On Tuesday December 14, students heard from the Deputy Prime Minister and Minister of Finance Chrystia Freeland as she read the Fall Economic and Fiscal Update. This update happens every year from the Minister of Finance and provides a snapshot of the federal government’s management of public spending, overall health of the Canadian economy, and projections over the next fiscal period. 

It also provides an opportunity for the federal government to announce additional spending measurements to respond to the economic challenges heading into the next fiscal year and ahead of the next federal budget being introduced in the Spring of 2022. This is especially important given the challenges with the new Omicron variant, increasing cost of living, global supply chain issues, and worsening mental health and housing crisis.

Students have been among the hardest hit by the rising cost of living, housing crisis and mental health crisis. The federal government has largely left out students from any major economic stimulus during COVID-19 since the Canadian Emergency Student Benefit (CESB) was not extended at the end of August 2020 after only running for 4 months. International students and mature students were completely left out of any financial support during the pandemic, while also facing significant hardships. 

The update today did have some encouraging announcements that will benefit students directly and help address ongoing issues affecting students. Some of the more specific announcements mentioned were: 

  • $67.9 million for debt relief to students who received CERB instead of CESB.
  • $85 million to process additional permanent resident and temporary resident applications.
  • $7.5 billion in home care and mental health transfers to other levels of government over the next 6 years.
  • $62 million to establish a new Canada Performing Arts Workers Resilience Fund to support artists who make a living through live performances.
  • $1.3 billion over six years and $66.6 million in future years to resettle 40,000 vulnerable Afghans and their families in Canada.
  • $5 billion to help B.C. recover from recent floods.
  • $40-billion for First Nations child welfare compensation and long-term reform.

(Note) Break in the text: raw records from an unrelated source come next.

[src/rtl/keccak_padder_multirate.sv]
// Keccak/SHA3 input padder with per-message rate selection.
// Packs 64-bit message words into a rate-sized block, applies multi-rate
// padding (PAD_BYTE ... 0x80) on the last word and hands the block to the
// permutation core over a valid/ack handshake.
//
//   state     | meaning
//   ----------+---------------------------------------------------------
//   ST_ACCUM  | collecting words into the block buffer
//   ST_FULL   | block presented (out_ready=1); input words are dropped
module keccak_padder_multirate #(
  parameter int         LANE_W    = 64,
  parameter int         MAX_LANES = 18,
  parameter logic [7:0] PAD_BYTE  = 8'h06
) (
  input  logic                              clk,
  input  logic                              reset,
  input  logic [1:0]                        mode,
  input  logic [LANE_W-1:0]                 in,
  input  logic                              in_ready,
  input  logic                              is_last,
  input  logic [$clog2(LANE_W/8)-1:0]       byte_num,
  output logic                              buffer_full,
  output logic [MAX_LANES*LANE_W-1:0]       out,
  output logic                              out_ready,
  output logic                              out_last,
  input  logic                              out_ack
);

  localparam int NB = LANE_W / 8;
  localparam int CW = $clog2(MAX_LANES);

  localparam logic [0:0] ST_ACCUM = 1'b0;
  localparam logic [0:0] ST_FULL  = 1'b1;

  logic [0:0]        state_q, state_d;
  logic [CW-1:0]     lane_cnt_q, lane_cnt_d;
  logic [LANE_W-1:0] lanes_q [MAX_LANES];
  logic [LANE_W-1:0] lanes_d [MAX_LANES];
  logic [1:0]        mode_q, mode_d;
  logic              in_msg_q, in_msg_d;
  logic              last_q, last_d;

  logic [CW-1:0]     rate;
  logic [CW-1:0]     rate_m1;
  logic [LANE_W-1:0] padded;

  // Rate in lanes for each SHA3 variant (224/256/384/512).
  function automatic logic [CW-1:0] rate_lanes(input logic [1:0] m);
    case (m)
      2'd0:    rate_lanes = CW'(MAX_LANES);
      2'd1:    rate_lanes = CW'(17);
      2'd2:    rate_lanes = CW'(13);
      default: rate_lanes = CW'(9);
    endcase
  endfunction

  // Last-word byte masking: keep bytes below byte_num, insert pad byte, zero the rest.
  always_comb begin
    padded = '0;
    for (int k = 0; k < NB; k++) begin
      if (k < int'(byte_num))
        padded[LANE_W-1-8*k -: 8] = in[LANE_W-1-8*k -: 8];
      else if (k == int'(byte_num))
        padded[LANE_W-1-8*k -: 8] = PAD_BYTE;
    end
  end

  // Next-state logic: accumulate, pad, hold for the consumer, clear on ack.
  always_comb begin
    state_d    = state_q;
    lane_cnt_d = lane_cnt_q;
    lanes_d    = lanes_q;
    mode_d     = mode_q;
    in_msg_d   = in_msg_q;
    last_d     = last_q;
    // The first word of a message sees the live mode before it is latched.
    rate       = in_msg_q ? rate_lanes(mode_q) : rate_lanes(mode);
    rate_m1    = rate - CW'(1);

    if (state_q == ST_ACCUM) begin
      if (in_ready) begin
        if (!in_msg_q) begin
          mode_d   = mode;
          in_msg_d = 1'b1;
        end
        for (int i = 0; i < MAX_LANES; i++)
          if (CW'(i) == lane_cnt_q)
            lanes_d[i] = is_last ? padded : in;
        if (is_last) begin
          // Lanes past the last word are already zero since the buffer is
          // cleared on every ack; only the closing 0x80 needs adding.
          for (int i = 0; i < MAX_LANES; i++)
            if (CW'(i) == rate_m1)
              lanes_d[i][7:0] = lanes_d[i][7:0] | 8'h80;
          state_d    = ST_FULL;
          last_d     = 1'b1;
          in_msg_d   = 1'b0;
          lane_cnt_d = '0;
        end else if (lane_cnt_q == rate_m1) begin
          state_d    = ST_FULL;
          last_d     = 1'b0;
          lane_cnt_d = '0;
        end else begin
          lane_cnt_d = lane_cnt_q + CW'(1);
        end
      end
    end else if (out_ack) begin
      state_d = ST_ACCUM;
      last_d  = 1'b0;
      for (int i = 0; i < MAX_LANES; i++)
        lanes_d[i] = '0;
    end
  end

  // State and block buffer registers.
  always_ff @(posedge clk or posedge reset) begin
    if (reset) begin
      state_q    <= ST_ACCUM;
      lane_cnt_q <= '0;
      lanes_q    <= '{default: '0};
      mode_q     <= 2'd0;
      in_msg_q   <= 1'b0;
      last_q     <= 1'b0;
    end else begin
      state_q    <= state_d;
      lane_cnt_q <= lane_cnt_d;
      lanes_q    <= lanes_d;
      mode_q     <= mode_d;
      in_msg_q   <= in_msg_d;
      last_q     <= last_d;
    end
  end

  // Flatten lanes onto the output bus, lane 0 in the MSBs.
  always_comb begin
    out = '0;
    for (int i = 0; i < MAX_LANES; i++)
      out[(MAX_LANES-i)*LANE_W-1 -: LANE_W] = lanes_q[i];
  end

  assign out_ready   = (state_q == ST_FULL);
  assign buffer_full = (state_q == ST_FULL);
  assign out_last    = last_q;

endmodule
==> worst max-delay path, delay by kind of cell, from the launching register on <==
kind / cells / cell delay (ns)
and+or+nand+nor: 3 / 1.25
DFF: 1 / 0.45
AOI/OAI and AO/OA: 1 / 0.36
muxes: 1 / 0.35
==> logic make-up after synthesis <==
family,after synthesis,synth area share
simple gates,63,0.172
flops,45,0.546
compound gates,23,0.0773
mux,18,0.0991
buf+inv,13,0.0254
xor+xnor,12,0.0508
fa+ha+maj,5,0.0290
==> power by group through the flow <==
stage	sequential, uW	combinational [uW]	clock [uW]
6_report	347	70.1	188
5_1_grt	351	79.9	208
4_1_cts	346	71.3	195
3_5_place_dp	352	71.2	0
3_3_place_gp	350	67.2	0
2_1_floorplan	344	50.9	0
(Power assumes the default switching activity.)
--- src/rtl/graphic_unit_sequencer.sv ---
// Scanline sequencer for a bank of graphic units: starts each enabled unit per line,
// forwards the active unit's pixel writes to the line buffer and guards each unit with a timeout.
module graphic_unit_sequencer #(
  parameter int unsigned NUM_UNITS  = 4,
  parameter int unsigned LINE_WIDTH = 320,
  parameter int unsigned NUM_LINES  = 240,
  parameter int unsigned TIMEOUT    = 1023
) (
  input  logic                    clk,
  input  logic                    reset,
  input  logic                    frame_start,
  input  logic [NUM_UNITS-1:0]    unit_en,
  output logic [11:0]             dy,
  output logic [NUM_UNITS-1:0]    start,
  input  logic [NUM_UNITS-1:0]    unit_done,
  input  logic [NUM_UNITS-1:0]    unit_wr,
  input  logic [NUM_UNITS*12-1:0] unit_dx,
  input  logic [NUM_UNITS-1:0]    unit_data,
  output logic                    lb_wr,
  output logic [11:0]             lb_addr,
  output logic                    lb_data,
  output logic                    line_ready,
  output logic                    frame_done,
  output logic                    busy,
  output logic [NUM_UNITS-1:0]    timeout_err
);

  localparam int unsigned DW = 12;
  localparam int unsigned UW = (NUM_UNITS > 1) ? $clog2(NUM_UNITS) : 1;
  localparam int unsigned CW = (TIMEOUT > 0) ? $clog2(TIMEOUT + 1) : 1;

  typedef enum logic [2:0] {
    S_IDLE, S_SELECT, S_ISSUE, S_WAIT, S_NEXT, S_LINE_END
  } state_t;

  state_t               state_q, state_d;
  logic [UW-1:0]        u_q, u_d;
  logic [NUM_UNITS-1:0] mask_q, mask_d;
  logic [CW-1:0]        cnt_q, cnt_d;
  logic [DW-1:0]        dy_q, dy_d;
  logic [NUM_UNITS-1:0] start_q, start_d;
  logic                 lb_wr_q, lb_wr_d;
  logic [DW-1:0]        lb_addr_q, lb_addr_d;
  logic                 lb_data_q, lb_data_d;
  logic                 line_ready_q, line_ready_d;
  logic                 frame_done_q, frame_done_d;
  logic                 busy_q, busy_d;
  logic [NUM_UNITS-1:0] terr_q, terr_d;

  logic [DW-1:0] cur_dx_c;
  logic          cur_wr_c, cur_data_c, cur_done_c;
  logic          last_unit_c, last_line_c;

  // Only the currently selected unit is visible to the sequencer.
  always_comb begin
    cur_dx_c    = unit_dx[DW*u_q +: DW];
    cur_wr_c    = unit_wr[u_q];
    cur_data_c  = unit_data[u_q];
    cur_done_c  = unit_done[u_q];
    last_unit_c = (u_q == UW'(NUM_UNITS - 1));
    last_line_c = (dy_q == DW'(NUM_LINES - 1));
  end

  always_comb begin
    state_d      = state_q;
    u_d          = u_q;
    mask_d       = mask_q;
    cnt_d        = cnt_q;
    dy_d         = dy_q;
    start_d      = '0;
    lb_wr_d      = 1'b0;
    lb_addr_d    = lb_addr_q;
    lb_data_d    = lb_data_q;
    line_ready_d = 1'b0;
    frame_done_d = 1'b0;
    terr_d       = terr_q;

    unique case (state_q)
      S_IDLE: begin
        if (frame_start) begin
          mask_d  = unit_en;
          terr_d  = '0;
          dy_d    = '0;
          u_d     = '0;
          state_d = S_SELECT;
        end
      end
      S_SELECT: begin
        if (mask_q[u_q]) begin
          start_d[u_q] = 1'b1;
          state_d      = S_ISSUE;
        end else begin
          state_d = S_NEXT;
        end
      end
      S_ISSUE: begin
        cnt_d   = '0;
        state_d = S_WAIT;
      end
      S_WAIT: begin
        cnt_d = cnt_q + CW'(1);
        // Writes outside the visible line are dropped rather than wrapped.
        if (cur_wr_c && (32'(cur_dx_c) < LINE_WIDTH)) begin
          lb_wr_d   = 1'b1;
          lb_addr_d = cur_dx_c;
          lb_data_d = cur_data_c;
        end
        if (cur_done_c) begin
          state_d = S_NEXT;
        end else if (cnt_d == CW'(TIMEOUT)) begin
          terr_d[u_q] = 1'b1;
          state_d     = S_NEXT;
        end
      end
      S_NEXT: begin
        if (last_unit_c) begin
          u_d          = '0;
          line_ready_d = 1'b1;
          frame_done_d = last_line_c;
          state_d      = S_LINE_END;
        end else begin
          u_d     = u_q + UW'(1);
          state_d = S_SELECT;
        end
      end
      S_LINE_END: begin
        if (last_line_c) begin
          state_d = S_IDLE;
        end else begin
          dy_d    = dy_q + DW'(1);
          state_d = S_SELECT;
        end
      end
      default: state_d = S_IDLE;
    endcase

    busy_d = (state_d != S_IDLE);
  end

  always_ff @(posedge clk) begin
    if (reset) begin
      state_q      <= S_IDLE;
      u_q          <= '0;
      mask_q       <= '0;
      cnt_q        <= '0;
      dy_q         <= '0;
      start_q      <= '0;
      lb_wr_q      <= 1'b0;
      lb_addr_q    <= '0;
      lb_data_q    <= 1'b0;
      line_ready_q <= 1'b0;
      frame_done_q <= 1'b0;
      busy_q       <= 1'b0;
      terr_q       <= '0;
    end else begin
      state_q      <= state_d;
      u_q          <= u_d;
      mask_q       <= mask_d;
      cnt_q        <= cnt_d;
      dy_q         <= dy_d;
      start_q      <= start_d;
      lb_wr_q      <= lb_wr_d;
      lb_addr_q    <= lb_addr_d;
      lb_data_q    <= lb_data_d;
      line_ready_q <= line_ready_d;
      frame_done_q <= frame_done_d;
      busy_q       <= busy_d;
      terr_q       <= terr_d;
    end
  end

  assign dy          = dy_q;
  assign start       = start_q;
  assign lb_wr       = lb_wr_q;
  assign lb_addr     = lb_addr_q;
  assign lb_data     = lb_data_q;
  assign line_ready  = line_ready_q;
  assign frame_done  = frame_done_q;
  assign busy        = busy_q;
  assign timeout_err = terr_q;

endmodule
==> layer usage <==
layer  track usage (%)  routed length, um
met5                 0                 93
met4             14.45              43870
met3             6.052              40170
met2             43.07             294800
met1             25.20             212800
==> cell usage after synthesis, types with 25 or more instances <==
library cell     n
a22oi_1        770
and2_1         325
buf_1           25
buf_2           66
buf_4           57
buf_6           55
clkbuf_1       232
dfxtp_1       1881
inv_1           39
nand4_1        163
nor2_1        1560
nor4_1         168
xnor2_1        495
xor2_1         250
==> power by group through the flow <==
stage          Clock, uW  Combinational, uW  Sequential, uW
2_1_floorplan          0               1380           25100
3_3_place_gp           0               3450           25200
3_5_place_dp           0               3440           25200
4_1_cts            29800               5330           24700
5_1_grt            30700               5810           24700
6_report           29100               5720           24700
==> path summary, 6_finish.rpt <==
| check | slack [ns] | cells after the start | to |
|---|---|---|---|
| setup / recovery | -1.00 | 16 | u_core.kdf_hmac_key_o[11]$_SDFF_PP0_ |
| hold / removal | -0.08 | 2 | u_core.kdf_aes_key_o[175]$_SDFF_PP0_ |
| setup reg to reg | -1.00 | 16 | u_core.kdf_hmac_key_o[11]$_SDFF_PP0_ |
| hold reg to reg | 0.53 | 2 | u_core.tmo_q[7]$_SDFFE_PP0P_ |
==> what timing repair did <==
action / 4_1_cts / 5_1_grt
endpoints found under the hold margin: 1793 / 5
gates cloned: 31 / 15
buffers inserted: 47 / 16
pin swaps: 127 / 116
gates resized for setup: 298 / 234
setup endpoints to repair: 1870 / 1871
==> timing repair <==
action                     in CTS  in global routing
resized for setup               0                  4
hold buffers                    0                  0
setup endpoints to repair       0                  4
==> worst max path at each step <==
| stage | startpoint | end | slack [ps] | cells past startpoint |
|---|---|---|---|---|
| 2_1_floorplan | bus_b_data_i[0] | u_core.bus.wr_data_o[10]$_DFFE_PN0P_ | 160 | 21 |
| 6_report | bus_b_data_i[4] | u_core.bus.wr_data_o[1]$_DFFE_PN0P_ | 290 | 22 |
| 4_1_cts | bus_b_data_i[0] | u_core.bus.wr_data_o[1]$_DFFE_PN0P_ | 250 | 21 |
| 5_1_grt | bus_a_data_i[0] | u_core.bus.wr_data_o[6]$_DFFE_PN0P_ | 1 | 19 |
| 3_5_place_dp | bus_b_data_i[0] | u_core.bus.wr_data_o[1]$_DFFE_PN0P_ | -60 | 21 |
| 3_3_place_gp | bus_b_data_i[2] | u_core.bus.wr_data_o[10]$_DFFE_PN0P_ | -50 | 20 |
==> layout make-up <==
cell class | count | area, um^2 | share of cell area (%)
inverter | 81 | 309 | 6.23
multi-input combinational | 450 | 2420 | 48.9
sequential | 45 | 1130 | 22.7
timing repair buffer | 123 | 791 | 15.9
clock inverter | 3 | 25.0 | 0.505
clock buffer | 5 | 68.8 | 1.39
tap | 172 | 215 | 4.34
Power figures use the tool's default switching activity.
### src/rtl/placement_dump.sv
// Scans the grid RAM, cross-checks each occupied cell against pos_X/pos_Y and
// streams one (node, x, y, flags) record per occupied cell over valid/ready.
module placement_dump
  import placement_pkg::*;
(
  input  logic               clk,
  input  logic               reset,
  input  logic               start,
  output logic               busy,
  output logic               done,
  output logic               reGrid,
  output logic [GRID_AW-1:0] addrGrid,
  input  logic [DW-1:0]      doutGrid,
  output logic               rePX,
  output logic               rePY,
  output logic [POS_AW-1:0]  addrPos,
  input  logic [DW-1:0]      doutPX,
  input  logic [DW-1:0]      doutPY,
  output logic               rec_valid,
  input  logic               rec_ready,
  output logic [DW-1:0]      rec_node,
  output logic [DW-1:0]      rec_x,
  output logic [DW-1:0]      rec_y,
  output logic [1:0]         rec_flags,
  output logic [15:0]        cell_count,
  output logic [15:0]        err_count
);

  logic [3:0]         state;
  logic [CW-1:0]      row;
  logic [CW-1:0]      col;
  logic               last;
  logic [GRID_AW-1:0] grid_addr;

  function automatic logic [15:0] sat_inc(input logic [15:0] v);
    return (v == 16'hFFFF) ? v : v + 16'd1;
  endfunction

  grid_scan_counter u_cnt (
    .clk   (clk),
    .reset (reset),
    .clr   (state == S_IDLE && start),
    .adv   (state == S_ADV),
    .row   (row),
    .col   (col),
    .last  (last)
  );

  assign grid_addr = GRID_AW'(row) * GRID_AW'(N) + GRID_AW'(col);

  // Strobes are registered and default low, so each read pulses for exactly one cycle.
  always_ff @(posedge clk) begin
    if (!reset) begin
      state      <= S_IDLE;
      busy       <= 1'b0;
      done       <= 1'b0;
      reGrid     <= 1'b0;
      addrGrid   <= '0;
      rePX       <= 1'b0;
      rePY       <= 1'b0;
      addrPos    <= '0;
      rec_valid  <= 1'b0;
      rec_node   <= '0;
      rec_x      <= '0;
      rec_y      <= '0;
      rec_flags  <= '0;
      cell_count <= '0;
      err_count  <= '0;
    end else begin
      done   <= 1'b0;
      reGrid <= 1'b0;
      rePX   <= 1'b0;
      rePY   <= 1'b0;
      case (state)
        S_IDLE: begin
          if (start) begin
            cell_count <= '0;
            err_count  <= '0;
            busy       <= 1'b1;
            state      <= S_GRD_RD;
          end
        end
        S_GRD_RD: begin
          reGrid   <= 1'b1;
          addrGrid <= grid_addr;
          state    <= S_GRD_WAIT;
        end
        S_GRD_WAIT: state <= S_GRD_CHK;
        S_GRD_CHK: begin
          if (doutGrid == EMPTY) begin
            state <= S_ADV;
          end else begin
            rec_node  <= doutGrid;
            rec_x     <= DW'(row);
            rec_y     <= DW'(col);
            rec_flags <= '0;
            if (doutGrid >= POS_LIMIT) begin
              rec_flags[FLAG_RANGE] <= 1'b1;
              rec_valid             <= 1'b1;
              state                 <= S_EMIT;
            end else begin
              state <= S_POS_RD;
            end
          end
        end
        S_POS_RD: begin
          rePX    <= 1'b1;
          rePY    <= 1'b1;
          addrPos <= rec_node[POS_AW-1:0];
          state   <= S_POS_WAIT;
        end
        S_POS_WAIT: state <= S_POS_CHK;
        S_POS_CHK: begin
          rec_flags[FLAG_MISMATCH] <= (doutPX != rec_x) || (doutPY != rec_y);
          rec_valid                <= 1'b1;
          state                    <= S_EMIT;
        end
        S_EMIT: begin
          if (rec_ready) begin
            rec_valid  <= 1'b0;
            cell_count <= sat_inc(cell_count);
            if (rec_flags != 2'b00) err_count <= sat_inc(err_count);
            state <= S_ADV;
          end
        end
        S_ADV: state <= last ? S_DONE : S_GRD_RD;
        S_DONE: begin
          done  <= 1'b1;
          busy  <= 1'b0;
          state <= S_IDLE;
        end
        default: state <= S_IDLE;
      endcase
    end
  end

endmodule
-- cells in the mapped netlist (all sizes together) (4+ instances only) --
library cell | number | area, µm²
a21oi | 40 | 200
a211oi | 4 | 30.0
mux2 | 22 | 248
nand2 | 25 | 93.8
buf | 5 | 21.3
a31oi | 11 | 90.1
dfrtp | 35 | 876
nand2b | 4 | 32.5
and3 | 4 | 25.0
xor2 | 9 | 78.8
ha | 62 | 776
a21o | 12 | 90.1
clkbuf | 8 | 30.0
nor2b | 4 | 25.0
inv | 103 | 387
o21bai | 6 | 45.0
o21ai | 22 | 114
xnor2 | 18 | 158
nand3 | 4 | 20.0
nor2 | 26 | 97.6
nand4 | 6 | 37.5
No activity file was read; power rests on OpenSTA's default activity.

The Federation is encouraged to see that most of these announcements are being prioritized and the funding promised in the update will be delivered in the next fiscal year. Students continue to demand immediate action on significant increases in federal investment to address the climate crisis, housing crisis, mental health crisis, and rising cost of living.

The Federation remains committed to pushing the government to implement long-term investment in post-secondary education in a way that is equitable, accountable, and accessible to all.